==== SUPPLIED INFORMATION
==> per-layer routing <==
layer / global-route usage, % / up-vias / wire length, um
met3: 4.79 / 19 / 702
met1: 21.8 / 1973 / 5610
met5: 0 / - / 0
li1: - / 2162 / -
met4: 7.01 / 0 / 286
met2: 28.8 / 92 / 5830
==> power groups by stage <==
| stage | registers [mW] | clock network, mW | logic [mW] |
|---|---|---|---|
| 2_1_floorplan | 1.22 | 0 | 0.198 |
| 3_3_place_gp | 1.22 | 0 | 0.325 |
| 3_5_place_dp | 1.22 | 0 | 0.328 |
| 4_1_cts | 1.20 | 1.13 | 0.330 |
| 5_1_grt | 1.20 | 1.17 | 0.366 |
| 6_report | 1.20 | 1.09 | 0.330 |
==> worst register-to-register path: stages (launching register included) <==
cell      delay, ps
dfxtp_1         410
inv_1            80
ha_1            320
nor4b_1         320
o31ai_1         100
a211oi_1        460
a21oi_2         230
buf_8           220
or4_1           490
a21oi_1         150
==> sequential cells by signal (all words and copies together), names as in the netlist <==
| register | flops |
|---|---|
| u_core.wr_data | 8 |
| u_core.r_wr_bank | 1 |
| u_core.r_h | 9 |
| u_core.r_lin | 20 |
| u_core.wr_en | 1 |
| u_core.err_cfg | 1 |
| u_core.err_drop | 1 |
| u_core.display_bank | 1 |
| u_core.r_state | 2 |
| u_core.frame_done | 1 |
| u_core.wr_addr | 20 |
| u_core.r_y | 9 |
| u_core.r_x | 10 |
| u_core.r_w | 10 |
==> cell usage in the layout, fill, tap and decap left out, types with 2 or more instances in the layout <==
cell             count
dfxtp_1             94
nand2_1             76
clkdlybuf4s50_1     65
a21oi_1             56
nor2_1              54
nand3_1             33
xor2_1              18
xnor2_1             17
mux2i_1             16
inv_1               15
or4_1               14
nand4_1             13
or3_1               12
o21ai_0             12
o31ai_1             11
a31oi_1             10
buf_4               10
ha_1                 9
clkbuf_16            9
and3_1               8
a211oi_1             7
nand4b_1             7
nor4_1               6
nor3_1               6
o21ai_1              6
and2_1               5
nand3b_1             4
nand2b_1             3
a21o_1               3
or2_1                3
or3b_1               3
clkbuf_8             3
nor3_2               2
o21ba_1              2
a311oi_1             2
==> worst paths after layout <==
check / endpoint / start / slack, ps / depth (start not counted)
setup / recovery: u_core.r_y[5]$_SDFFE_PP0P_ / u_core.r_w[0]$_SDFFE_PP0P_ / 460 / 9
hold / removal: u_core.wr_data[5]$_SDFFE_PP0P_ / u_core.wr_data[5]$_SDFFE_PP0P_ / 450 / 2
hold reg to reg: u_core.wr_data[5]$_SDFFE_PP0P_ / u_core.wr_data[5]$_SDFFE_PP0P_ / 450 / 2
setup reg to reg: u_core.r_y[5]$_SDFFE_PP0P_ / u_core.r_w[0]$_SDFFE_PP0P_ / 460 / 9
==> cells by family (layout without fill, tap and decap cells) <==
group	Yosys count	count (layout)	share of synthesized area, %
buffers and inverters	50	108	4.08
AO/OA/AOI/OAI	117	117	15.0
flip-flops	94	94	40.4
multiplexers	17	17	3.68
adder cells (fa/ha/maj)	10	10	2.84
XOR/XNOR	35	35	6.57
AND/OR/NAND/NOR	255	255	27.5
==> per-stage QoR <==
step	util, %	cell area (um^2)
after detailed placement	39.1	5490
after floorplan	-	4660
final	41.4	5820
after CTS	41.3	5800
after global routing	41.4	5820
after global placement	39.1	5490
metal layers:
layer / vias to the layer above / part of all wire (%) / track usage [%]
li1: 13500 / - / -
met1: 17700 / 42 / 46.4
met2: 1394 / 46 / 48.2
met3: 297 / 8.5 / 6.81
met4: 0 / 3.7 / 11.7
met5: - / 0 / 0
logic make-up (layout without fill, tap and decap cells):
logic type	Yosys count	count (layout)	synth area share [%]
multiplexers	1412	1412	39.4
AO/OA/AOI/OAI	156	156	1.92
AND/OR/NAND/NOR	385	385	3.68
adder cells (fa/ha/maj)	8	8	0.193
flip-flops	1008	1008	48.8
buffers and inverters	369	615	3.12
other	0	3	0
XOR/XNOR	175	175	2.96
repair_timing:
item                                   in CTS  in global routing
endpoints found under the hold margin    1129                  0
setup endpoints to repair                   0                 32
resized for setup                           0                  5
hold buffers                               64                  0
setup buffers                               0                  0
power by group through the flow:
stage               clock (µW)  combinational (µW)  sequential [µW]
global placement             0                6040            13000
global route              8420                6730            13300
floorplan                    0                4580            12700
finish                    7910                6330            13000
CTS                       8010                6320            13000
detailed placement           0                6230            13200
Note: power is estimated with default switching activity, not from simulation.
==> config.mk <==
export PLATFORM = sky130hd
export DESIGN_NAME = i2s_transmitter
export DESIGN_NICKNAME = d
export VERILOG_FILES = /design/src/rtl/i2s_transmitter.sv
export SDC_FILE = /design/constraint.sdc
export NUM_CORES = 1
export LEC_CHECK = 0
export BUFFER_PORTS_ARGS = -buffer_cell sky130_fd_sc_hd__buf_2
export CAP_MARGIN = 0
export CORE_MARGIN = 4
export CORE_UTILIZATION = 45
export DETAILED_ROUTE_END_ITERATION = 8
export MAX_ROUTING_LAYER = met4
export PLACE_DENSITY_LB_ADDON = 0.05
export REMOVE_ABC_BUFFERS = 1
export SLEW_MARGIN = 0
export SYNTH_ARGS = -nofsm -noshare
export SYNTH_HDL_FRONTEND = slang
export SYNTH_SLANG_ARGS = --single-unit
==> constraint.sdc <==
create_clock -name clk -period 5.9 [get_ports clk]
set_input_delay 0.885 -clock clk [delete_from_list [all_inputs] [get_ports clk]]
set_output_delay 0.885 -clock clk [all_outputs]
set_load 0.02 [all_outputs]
========
TASK DIRECTIONS> Tell how many lines in the data contain the word "setup", answering with that number and no other text.

EXPECTED OUTPUT> 5